* _Data extract_
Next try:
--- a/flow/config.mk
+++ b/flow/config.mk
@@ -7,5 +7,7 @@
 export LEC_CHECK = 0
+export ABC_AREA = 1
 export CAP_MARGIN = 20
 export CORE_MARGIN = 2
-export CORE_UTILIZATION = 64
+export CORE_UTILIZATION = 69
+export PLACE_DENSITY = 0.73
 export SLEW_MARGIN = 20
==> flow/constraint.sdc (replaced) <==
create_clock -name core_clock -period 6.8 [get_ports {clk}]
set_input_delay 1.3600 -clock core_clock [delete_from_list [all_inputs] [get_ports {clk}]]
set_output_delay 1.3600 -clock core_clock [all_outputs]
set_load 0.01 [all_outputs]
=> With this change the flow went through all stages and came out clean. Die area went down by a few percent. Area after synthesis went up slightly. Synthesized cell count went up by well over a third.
== run 1 ==
==> flow/design.v (excerpt) <==
module gemm_mem(
  input wire clk,
  input wire rst,
  input wire out_rdy,
  input wire v0__read_req_rdy,
  input wire [31:0] v0__read_resp,
  input wire v0__read_resp_vld,
  input wire v0__write_completion_vld,
  input wire v0__write_req_rdy,
  input wire [31:0] v0_in,
  input wire v0_in_vld,
  input wire v1__read_req_rdy,
  input wire [31:0] v1__read_resp,
  input wire v1__read_resp_vld,
  input wire v1__write_completion_vld,
  input wire v1__write_req_rdy,
  input wire [31:0] v1_in,
  input wire v1_in_vld,
  input wire [31:0] C_rd_data,
  output wire [31:0] out,
  output wire out_vld,
  output wire [3:0] v0__read_req,
  output wire v0__read_req_vld,
  output wire v0__read_resp_rdy,
  output wire v0__write_completion_rdy,
  output wire [35:0] v0__write_req,
  output wire v0__write_req_vld,
  output wire v0_in_rdy,
  output wire [3:0] v1__read_req,
  output wire v1__read_req_vld,
  output wire v1__read_resp_rdy,
  output wire v1__write_completion_rdy,
  output wire [35:0] v1__write_req,
  output wire v1__write_req_vld,
  output wire v1_in_rdy,
  output wire [3:0] C_rd_addr,
  output wire C_rd_en,
  output wire [3:0] C_wr_addr,
  output wire [31:0] C_wr_data,
  output wire C_wr_en
);
Size in the first run: roughly 4200 cells after synthesis, about 250 flip-flops.
==> flow/config.mk <==
export PLATFORM = sky130hd
export DESIGN_NAME = gemm_mem
export DESIGN_NICKNAME = gemm_mem
export VERILOG_FILES = /design/flow/design.v
export SDC_FILE = /design/flow/constraint.sdc
export NUM_CORES = 4
export LEC_CHECK = 0
export ABC_AREA = 1
export CAP_MARGIN = 10
export CORE_MARGIN = 2
export CORE_UTILIZATION = 17
export CTS_CLUSTER_DIAMETER = 353
export CTS_CLUSTER_SIZE = 27
export GPL_ROUTABILITY_DRIVEN = 1
export GPL_TIMING_DRIVEN = 0
export PLACE_DENSITY = 0.7
export SETUP_SLACK_MARGIN = 1.6
export SLEW_MARGIN = 15
==> flow/constraint.sdc <==
create_clock -name core_clock -period 9.73 [get_ports {clk}]
set_input_delay 1.9460 -clock core_clock [delete_from_list [all_inputs] [get_ports {clk}]]
set_output_delay 1.9460 -clock core_clock [all_outputs]
set_load 0.01 [all_outputs]
run.sh (not shown) runs the stock make flow with config.mk's settings and CLKGATE_MAP_FILE=.
Run 1 closes out successfully: all stages finished, all timing, DRC and antenna checks passed.
Relative to run 1, the following input files were edited for run 2:
- removing SETUP_SLACK_MARGIN (formerly 1.6)
- removing CTS_CLUSTER_SIZE (formerly 27)
- removing PLACE_DENSITY (formerly 0.7)
- changing SLEW_MARGIN from 15 to 20
- changing CORE_UTILIZATION from 17 to 40
- removing GPL_ROUTABILITY_DRIVEN (formerly 1)
- removing ABC_AREA (formerly 1)
- changing CAP_MARGIN from 10 to 20
- removing CTS_CLUSTER_DIAMETER (formerly 353)
- removing GPL_TIMING_DRIVEN (formerly 0)
- changing the clock period (ns, I/O delays scaled along) from 9.73 to 7.78
Run 1 ran to completion and came out clean on the timing, DRC and antenna checks.
Run 2 did not stop at any stage, and its layout met the timing, DRC and antenna checks.
Note that the internal portion of total power recorded for run 1 amounts to 0.65 times the value seen in run 2.
Global-route usage | run 2 above run 1
STATUS power: run 2 loses against run 1
Looking at count of multi-input gates, run 2 sits below run 1.
Looking only at via count, and setting everything else aside, the higher value of run 2 and run 1 goes to run 1.
Diff run 1 -> run 2 | largest fanout on the critical path | increase of 7
Any difference in area occupied by registers between run 2 and run 1 is small enough to ignore.
Run 2 ends up with higher portion of the clock cycle consumed by the worst path in the final layout than run 1 does.
Run 2 improves on run 1 in final instance area.
Yosys synthesis chip area for run 2: about 4.5% down relative to run 1
Number of clock buffers in the layout: higher on run 2
## Diff of input files: run 3 against run 2
- an added HOLD_SLACK_MARGIN of 0.13
- an added SETUP_SLACK_MARGIN of -0.45
- an added GPL_ROUTABILITY_DRIVEN of 0
- a change of the clock period (ns, I/O delays scaled along) from 7.78 to 9.0
## What came out
Delta(worst setup timing slack at the placement stage, run 3 - run 2) > 0. Compared with run 2, run 3 shows a final standard cell utilization of the core that is 0.16 points lower. Run 3 leaves more setup margin than run 2. Run 2 -> run 3: final sequential cell count delta 0, exact match. Of run 2 and run 3, the run reporting the lower clock-buffer cell count was run 2. Going from run 2 to run 3, clock share of power moved up; first-pass GRT wire length moved up; fraction of synthesized area in multiplexers level. On total power, run 3 does better than run 2. In terms of via count, run 2 and run 3 differ only marginally. | clock latency on the worst-skew pair | run 3 vs run 2 | ≈ equal |.
Input changes introduced in run 4 (baseline for comparison: run 3):
- removing GPL_ROUTABILITY_DRIVEN (formerly 0)
- removing HOLD_SLACK_MARGIN (formerly 0.13)
- changing SETUP_SLACK_MARGIN from -0.45 to 1.88
- changing the clock period (ns, I/O delays scaled along) from 9.0 to 7.78
==> comparison <==
- From run 3 to run 4 the numbers moved as follows: reg-to-reg setup timing slack lost 150 ps, clock period minus final worst setup slack lost 1070 ps, count of placed standard cells in the final layout, fillers left out picked up an extra about 1.6%.
Input changes introduced in run 5 (baseline for comparison: run 4):
- changing CORE_UTILIZATION from 40 to 65
- setting MAX_ROUTING_LAYER to met4 for the first time
- removing SETUP_SLACK_MARGIN (formerly 1.88)
- changing the clock period (ns, I/O delays scaled along) from 7.78 to 6.2
Notes after the runs:
Run 5 finished every stage; the final checks, however, were not passed, the failures being setup timing.
NOTE count of clock-buffer cells in the layout run 4->run 5 decreased by a few percent
Share of power burned in the clock network was higher in the run labelled run 4.
Side by side, total die area turned out lower in run 5 than in run 4.
Worst-case headroom to the max-slew limit (higher): run 4
Run 5: sequential share of cell area is 0.40 points lower than what run 4 reported.
Run 5 vs. run 4: first-pass GRT wire length rose about 5%; clock buffer count from CTS went down.

Starting RTL as in the previous note.
Settings: LEC_CHECK=0, ABC_AREA=1, CAP_MARGIN=20, CORE_ASPECT_RATIO=0.96, CORE_MARGIN=2, CORE_UTILIZATION=66, CTS_CLUSTER_DIAMETER=29, MAX_ROUTING_LAYER=met4, SLEW_MARGIN=20; clock period 12.2 ns.
Rerun with:
--- a/flow/config.mk
+++ b/flow/config.mk
@@ -9,6 +9,5 @@
 export CAP_MARGIN = 20
-export CORE_ASPECT_RATIO = 0.96
 export CORE_MARGIN = 2
-export CORE_UTILIZATION = 66
-export CTS_CLUSTER_DIAMETER = 29
+export CORE_UTILIZATION = 68
+export CTS_CLUSTER_DIAMETER = 246
 export MAX_ROUTING_LAYER = met4
==> flow/constraint.sdc (replaced) <==
create_clock -name core_clock -period 5.43 [get_ports {clk}]
set_input_delay 1.0860 -clock core_clock [delete_from_list [all_inputs] [get_ports {clk}]]
set_output_delay 1.0860 -clock core_clock [all_outputs]
set_load 0.01 [all_outputs]
What happened: With this change the flow finished but fails on negative setup slack; global-route usage is higher by 6.4 points; hold slack hardly moves; clock skew is higher by 7.1 ps; combinational power is higher by about 140%; power is higher by about 80%; final cell count is higher by 4.7%; utilization is higher by 8.1 points; sequential power is higher by about 120%; setup slack loses 5600 ps; via count is higher by 11%; final area is higher by about 8%.
Rerun with:
--- a/flow/config.mk
+++ b/flow/config.mk
@@ -7,8 +7,5 @@
 export LEC_CHECK = 0
-export ABC_AREA = 1
 export CAP_MARGIN = 20
 export CORE_MARGIN = 2
-export CORE_UTILIZATION = 68
-export CTS_CLUSTER_DIAMETER = 246
-export MAX_ROUTING_LAYER = met4
+export CORE_UTILIZATION = 11
 export SLEW_MARGIN = 20
==> flow/constraint.sdc (replaced) <==
create_clock -name core_clock -period 9.85 [get_ports {clk}]
set_input_delay 1.9700 -clock core_clock [delete_from_list [all_inputs] [get_ports {clk}]]
set_output_delay 1.9700 -clock core_clock [all_outputs]
set_load 0.01 [all_outputs]
=> With this change the flow finished clean; die size increases to 5.8 times its value; setup slack improves by 3600 ps; non-clock buffer count fell by 262; power is lower by 46%; global-route usage came out lower by 35 points; core utilization went down by 73 points.
Rerun with:
--- a/flow/config.mk
+++ b/flow/config.mk
@@ -9,3 +9,3 @@
 export CORE_MARGIN = 2
-export CORE_UTILIZATION = 11
+export CORE_UTILIZATION = 58
 export SLEW_MARGIN = 20
==> flow/constraint.sdc (replaced) <==
create_clock -name core_clock -period 4.66 [get_ports {clk}]
set_input_delay 0.9320 -clock core_clock [delete_from_list [all_inputs] [get_ports {clk}]]
set_output_delay 0.9320 -clock core_clock [all_outputs]
set_load 0.01 [all_outputs]
With this change the flow produced a layout that fails on negative setup slack. Setup slack gets worse by 4200 ps. Via count rose by about 8%. Critical path depth increases by 4.
Rerun with:
--- a/flow/config.mk
+++ b/flow/config.mk
@@ -9,3 +9,3 @@
 export CORE_MARGIN = 2
-export CORE_UTILIZATION = 58
+export CORE_UTILIZATION = 40
 export SLEW_MARGIN = 20
==> flow/constraint.sdc (replaced) <==
create_clock -name core_clock -period 9.0 [get_ports {clk}]
set_input_delay 1.8000 -clock core_clock [delete_from_list [all_inputs] [get_ports {clk}]]
set_output_delay 1.8000 -clock core_clock [all_outputs]
set_load 0.01 [all_outputs]
The new run completed without violations.
Cell area went down by 8.3%.
Power went down by 48%.
Die size went up by 44%.
Worst setup slack gains 3300 ps.
Core utilization went down by 28 points.
Synthesized area does not change.
Global-route usage went down by 11 points.
Clock skew went up by 5.3 ps.
Rerun with:
==> flow/constraint.sdc (replaced) <==
create_clock -name core_clock -period 13.4 [get_ports {clk}]
set_input_delay 2.6800 -clock core_clock [delete_from_list [all_inputs] [get_ports {clk}]]
set_output_delay 2.6800 -clock core_clock [all_outputs]
set_load 0.01 [all_outputs]
=>
- clock power goes down by a quarter to a third
- final area hardly moves
- critical path depth is lower by 15
- flip-flop count does not change
Power is estimated from default activity; no workload was simulated.
`timescale 1ns / 1ps
module Power_Spec_Cal(
           input wire clk,
           input wire rst,
           input wire dv,
           input wire [9:0] xk_index,
           input wire [24:0] fft_data_out_re,
           input wire [24:0] fft_data_out_im,
           output reg [49:0] Power_Spec,		 
           output reg data_valid,				 
           output reg dv_FFT					 
       );
reg signed [24:0] fftout_re_d;
reg signed [24:0] fftout_im_d;
wire signed [49:0] re_square;
wire signed [49:0] im_square;
reg [0:2] dv_reg;
always @(posedge clk or posedge rst)
begin : PipelineRegister_process
    if (rst == 1'b1) begin
        fftout_re_d <= 25'sb0;
        fftout_im_d <= 25'sb0;
    end
    else begin
        fftout_re_d <= fft_data_out_re;
        fftout_im_d <= fft_data_out_im;
    end
end
Multiplier_25 Multiplier_RE (
                  .clk(clk),  
                  .a(fftout_re_d),  
                  .b(fftout_re_d),  
                  .p(re_square)  
              );
Multiplier_25 Multiplier_IM (
                  .clk(clk),  
                  .a(fftout_im_d),  
                  .b(fftout_im_d),  
                  .p(im_square)  
              );
always @(posedge clk or posedge rst)
begin
    if(rst == 1)
        Power_Spec <= 0;
    else
        Power_Spec <= re_square + im_square;
end
always @(posedge clk or posedge rst)
begin
    if(rst == 1)
        data_valid <= 0;
    else
        data_valid <= dv_reg[1];
end
always @(posedge clk or posedge rst)
begin
    if(rst == 1)
    begin
        dv_reg[0] <= 0;
        dv_reg[1] <= 0;
        dv_reg[2] <= 0;
    end
    else
    begin
        dv_reg[0] <= (dv & xk_index[9]);	 
        dv_reg[1] <= dv_reg[0];
        dv_reg[2] <= dv_reg[1];
    end
end
always @(posedge clk or posedge rst)
begin
    if(rst == 1)
    begin
        dv_FFT <= 0;
    end
    else
    begin
        dv_FFT <= dv;
    end
end
endmodule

* _What you should do_
If a line of the records above holds the string "formerly", count it; then state only how many such lines there are.

* _Output of the task_
10